* _What the task requires_
The job is to find each line of the records below that includes the word "detailed" and copy it.

=== Begin Enclosure ===

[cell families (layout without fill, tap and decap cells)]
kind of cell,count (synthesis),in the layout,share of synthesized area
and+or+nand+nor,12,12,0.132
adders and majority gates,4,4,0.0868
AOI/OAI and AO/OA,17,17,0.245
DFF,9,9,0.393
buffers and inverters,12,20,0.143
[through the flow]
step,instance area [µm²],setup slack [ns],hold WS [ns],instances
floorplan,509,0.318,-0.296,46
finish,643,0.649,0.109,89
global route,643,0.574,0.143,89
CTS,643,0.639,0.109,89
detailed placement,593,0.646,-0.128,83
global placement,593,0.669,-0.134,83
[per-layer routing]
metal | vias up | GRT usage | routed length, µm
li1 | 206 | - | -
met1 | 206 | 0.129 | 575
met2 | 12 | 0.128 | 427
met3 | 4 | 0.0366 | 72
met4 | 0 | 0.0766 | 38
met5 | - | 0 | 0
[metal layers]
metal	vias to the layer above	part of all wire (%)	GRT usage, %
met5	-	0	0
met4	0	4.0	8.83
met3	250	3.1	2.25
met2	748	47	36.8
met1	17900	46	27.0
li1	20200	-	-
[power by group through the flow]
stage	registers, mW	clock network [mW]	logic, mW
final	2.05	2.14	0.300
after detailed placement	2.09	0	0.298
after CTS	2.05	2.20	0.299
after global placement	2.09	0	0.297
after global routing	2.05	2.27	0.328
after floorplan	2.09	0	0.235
<file path="src/pull_ctrl_pkg.sv">
// Package with register map, field positions and pad control types.
package pull_ctrl_pkg;

    // ------------------------------------------------------------------
    // Register map
    // ------------------------------------------------------------------
    localparam logic [15:0] P3_PULL_SELECT_ADDR   = 16'hf08c;
    localparam logic [15:0] P3_PULL_PWR_DOWN_ADDR = 16'hf08d;
    localparam logic [15:0] FUNC_PIN_PULL_ADDR    = 16'hf08e;

    localparam logic [7:0] P3_PULL_SELECT_RESET   = 8'hfc;
    localparam logic [7:0] P3_PULL_PWR_DOWN_RESET = 8'h00;
    localparam logic [7:0] FUNC_PIN_PULL_RESET    = 8'h00;
    localparam logic [7:0] P3_SELECT_WRITE_MASK   = 8'hfc;

    // ------------------------------------------------------------------
    // Field positions of the functional pin register, and the first port-3 pin with a pair
    // ------------------------------------------------------------------
    localparam int IRQ_SEL_BIT     = 0;
    localparam int IRQ_OFF_BIT     = 1;
    localparam int READY_SEL_BIT   = 2;
    localparam int READY_OFF_BIT   = 3;
    localparam int DMA_REQ_OFF_BIT = 4;
    localparam int DATA_BUS_OFF_BIT = 5;
    localparam int VBUS_OFF_BIT    = 6;
    localparam int DATA_LINE7_OFF_BIT = 7;
    localparam int P3_FIRST_PAIR_PIN = 2;

    // Enable pair for one pad with both resistors.
    typedef struct packed {
        logic pullup_en;
        logic pulldown_en;
    } pad_pull_type;

    // Microcontroller register access.
    typedef struct packed {
        logic        wr_en;
        logic        rd_en;
        logic [15:0] addr;
        logic [7:0]  wdata;
    } reg_access_type;

endpackage

</file>
<file path="src/pad_pull_decode.sv">
// Resistor enable decode for one pad with select and power-down bits.
`timescale 1ns/100ps
module pad_pull_decode
    import pull_ctrl_pkg::*;
(
    // Control bits
    input  wire logic         select_up_in,
    input  wire logic         power_off_in,
    // Resistor enables
    output pad_pull_type      pull_out
);

    // Power-down overrides the selection; otherwise exactly one is on.
    always_comb begin
        pull_out.pullup_en   = ~power_off_in & select_up_in;
        pull_out.pulldown_en = ~power_off_in & ~select_up_in;
    end

endmodule

</file>
<file path="src/pad_pull_resistor_control.sv">
// Pull resistor register bank for port 3 and functional pins.
`timescale 1ns/100ps
module pad_pull_resistor_control
    import pull_ctrl_pkg::*;
(
    // Clock and reset
    input  wire logic           mclk_in,
    input  wire logic           rstn_in,
    // Microcontroller register port
    input  reg_access_type      reg_in,
    output logic [7:0]          rdata_out,
    // Port-3 pads
    output logic [1:0]          p3_pullup_en_out,
    output pad_pull_type [7:2]  p3_pull_out,
    // Functional pads
    output pad_pull_type        irq_pin_pull_out,
    output pad_pull_type        ready_pin_pull_out,
    output logic                dma_req_pulldown_en_out,
    output logic                data_bus_pulldown_en_out,
    output logic                vbus_pulldown_en_out,
    output logic                data_line7_pulldown_en_out
);

    // ------------------------------------------------------------------
    // Overview
    // ------------------------------------------------------------------
    // Three byte registers sit on the microcontroller data bus: the
    // port-3 pull select, the port-3 pull power-down and the functional
    // pin pull configuration. A write strobe with a matching address
    // updates one register at the rising edge that samples it.
    //
    // Every pad control is flopped from the next register value, so a
    // pad follows its write at the same edge and never glitches from
    // decode logic. The price is one extra flop per pad control, which
    // is cheap next to a wrong pull on a floating pin.
    //
    // Reads are registered as well: the data shows one cycle after the
    // read strobe and then stands until the next read. A read and a
    // write to the same address in one cycle return the old contents.
    //
    // Unmapped addresses are ignored on write and read back as zero, so
    // the neighbouring registers of the same bus can live in other
    // blocks without any decode here.
    //
    // There is one clock and no pin input, so nothing here needs a
    // synchroniser; the register strobes come from logic on mclk_in.
    //
    // The block does not police the software order between select and
    // power-down bits. Firmware that clears a power-down bit before it
    // sets the select bit briefly connects the wrong resistor.

    // ------------------------------------------------------------------
    // Registers
    // ------------------------------------------------------------------
    logic [7:0] port3_pull_select_q;
    logic [7:0] port3_pull_power_down_q;
    logic [7:0] function_pin_pull_config_q;
    logic [7:0] port3_pull_select_d;
    logic [7:0] port3_pull_power_down_d;
    logic [7:0] function_pin_pull_config_d;
    logic [7:0] rdata_d;

    // Next register values; the select register low bits stay reserved.
    always_comb begin
        port3_pull_select_d        = port3_pull_select_q;
        port3_pull_power_down_d    = port3_pull_power_down_q;
        function_pin_pull_config_d = function_pin_pull_config_q;
        if (reg_in.wr_en) begin
            case (reg_in.addr)
                P3_PULL_SELECT_ADDR: begin
                    port3_pull_select_d = reg_in.wdata
                                          & P3_SELECT_WRITE_MASK;
                end
                P3_PULL_PWR_DOWN_ADDR: begin
                    port3_pull_power_down_d = reg_in.wdata;
                end
                FUNC_PIN_PULL_ADDR: begin
                    function_pin_pull_config_d = reg_in.wdata;
                end
                default: begin
                end
            endcase
        end
    end

    // Port-3 select storage; all six pins pick the pull-up after reset.
    always_ff @(posedge mclk_in or negedge rstn_in) begin
        if (!rstn_in) begin
            port3_pull_select_q <= P3_PULL_SELECT_RESET;
        end else begin
            port3_pull_select_q <= port3_pull_select_d;
        end
    end

    // Port-3 power-down storage; no pin is powered down after reset, so each pin has its selected resistor on.
    always_ff @(posedge mclk_in or negedge rstn_in) begin
        if (!rstn_in) begin
            port3_pull_power_down_q <= P3_PULL_PWR_DOWN_RESET;
        end else begin
            port3_pull_power_down_q <= port3_pull_power_down_d;
        end
    end

    // Functional pin storage; reset puts interrupt and ready on pull-down.
    // A cleared register also leaves every single pull-down connected,
    // which keeps the data bus quiet until the bridge drives it.
    always_ff @(posedge mclk_in or negedge rstn_in) begin
        if (!rstn_in) begin
            function_pin_pull_config_q <= FUNC_PIN_PULL_RESET;
        end else begin
            function_pin_pull_config_q <= function_pin_pull_config_d;
        end
    end

    // ------------------------------------------------------------------
    // Read path
    // ------------------------------------------------------------------

    // Read data is registered; unmapped addresses return zero.
    // Without a read strobe the old data is kept, so a slow master may
    // pick it up any number of cycles later. Reserved select bits come
    // back as zero because they are never stored.
    always_comb begin
        rdata_d = rdata_out;
        if (reg_in.rd_en) begin
            case (reg_in.addr)
                P3_PULL_SELECT_ADDR:   rdata_d = port3_pull_select_q;
                P3_PULL_PWR_DOWN_ADDR: rdata_d = port3_pull_power_down_q;
                FUNC_PIN_PULL_ADDR:    rdata_d = function_pin_pull_config_q;
                default:               rdata_d = 8'h00;
            endcase
        end
    end

    // Read data flop; it clears to zero with reset, unlike the pad outputs, which reset to their enabled pulls.
    always_ff @(posedge mclk_in or negedge rstn_in) begin
        if (!rstn_in) begin
            rdata_out <= 8'h00;
        end else begin
            rdata_out <= rdata_d;
        end
    end

    // ------------------------------------------------------------------
    // Pad decode
    // ------------------------------------------------------------------
    // Decoded pad enables, taken from next register values.
    pad_pull_type [7:2] p3_pull_d;
    pad_pull_type       irq_pull_d;
    pad_pull_type       ready_pull_d;

    // Port-3 pins 2..7 each have a select and a power-down bit.
    // Pins 0 and 1 have a pull-up only and are handled at the outputs.
    for (genvar pin = P3_FIRST_PAIR_PIN; pin < 8; pin++) begin : g_p3
        pad_pull_decode u_dec (
            .select_up_in (port3_pull_select_d[pin]),
            .power_off_in (port3_pull_power_down_d[pin]),
            .pull_out     (p3_pull_d[pin])
        );
    end

    // Interrupt and ready pins use the same select and power-down pair.
    pad_pull_decode u_irq_dec (
        .select_up_in (function_pin_pull_config_d[IRQ_SEL_BIT]),
        .power_off_in (function_pin_pull_config_d[IRQ_OFF_BIT]),
        .pull_out     (irq_pull_d)
    );

    pad_pull_decode u_ready_dec (
        .select_up_in (function_pin_pull_config_d[READY_SEL_BIT]),
        .power_off_in (function_pin_pull_config_d[READY_OFF_BIT]),
        .pull_out     (ready_pull_d)
    );

    // Pad outputs are flopped from next-state so they track the register
    // in the same cycle; this keeps the outputs glitch free at the pads.
    // Each group has its own flop process, so a change to one group's
    // reset or decode cannot disturb the others.

    // Port-3 pads: pins 0 and 1 carry a pull-up only, the rest a pair.
    always_ff @(posedge mclk_in or negedge rstn_in) begin
        if (!rstn_in) begin
            p3_pullup_en_out <= 2'h3;
            p3_pull_out      <= {6{2'h2}};
        end else begin
            p3_pullup_en_out <= ~port3_pull_power_down_d[1:0];
            p3_pull_out      <= p3_pull_d;
        end
    end

    // Interrupt and ready pads: both sit on their pull-down after reset.
    always_ff @(posedge mclk_in or negedge rstn_in) begin
        if (!rstn_in) begin
            irq_pin_pull_out   <= 2'h1;
            ready_pin_pull_out <= 2'h1;
        end else begin
            irq_pin_pull_out   <= irq_pull_d;
            ready_pin_pull_out <= ready_pull_d;
        end
    end

    // Single pull-downs: a set bit disconnects the resistor, so each
    // output is the inverse of its bit. Data line 7 has its own bit
    // apart from the rest of the data bus, so it can stay pulled while
    // the other lines are released.
    always_ff @(posedge mclk_in or negedge rstn_in) begin
        if (!rstn_in) begin
            dma_req_pulldown_en_out    <= 1'b1;
            data_bus_pulldown_en_out   <= 1'b1;
            vbus_pulldown_en_out       <= 1'b1;
            data_line7_pulldown_en_out <= 1'b1;
        end else begin
            dma_req_pulldown_en_out <=
                ~function_pin_pull_config_d[DMA_REQ_OFF_BIT];
            data_bus_pulldown_en_out <=
                ~function_pin_pull_config_d[DATA_BUS_OFF_BIT];
            vbus_pulldown_en_out <=
                ~function_pin_pull_config_d[VBUS_OFF_BIT];
            data_line7_pulldown_en_out <=
                ~function_pin_pull_config_d[DATA_LINE7_OFF_BIT];
        end
    end

endmodule

</file>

=== End Enclosure ===

* _Response area_
detailed placement,593,0.646,-0.128,83
after detailed placement	2.09	0	0.298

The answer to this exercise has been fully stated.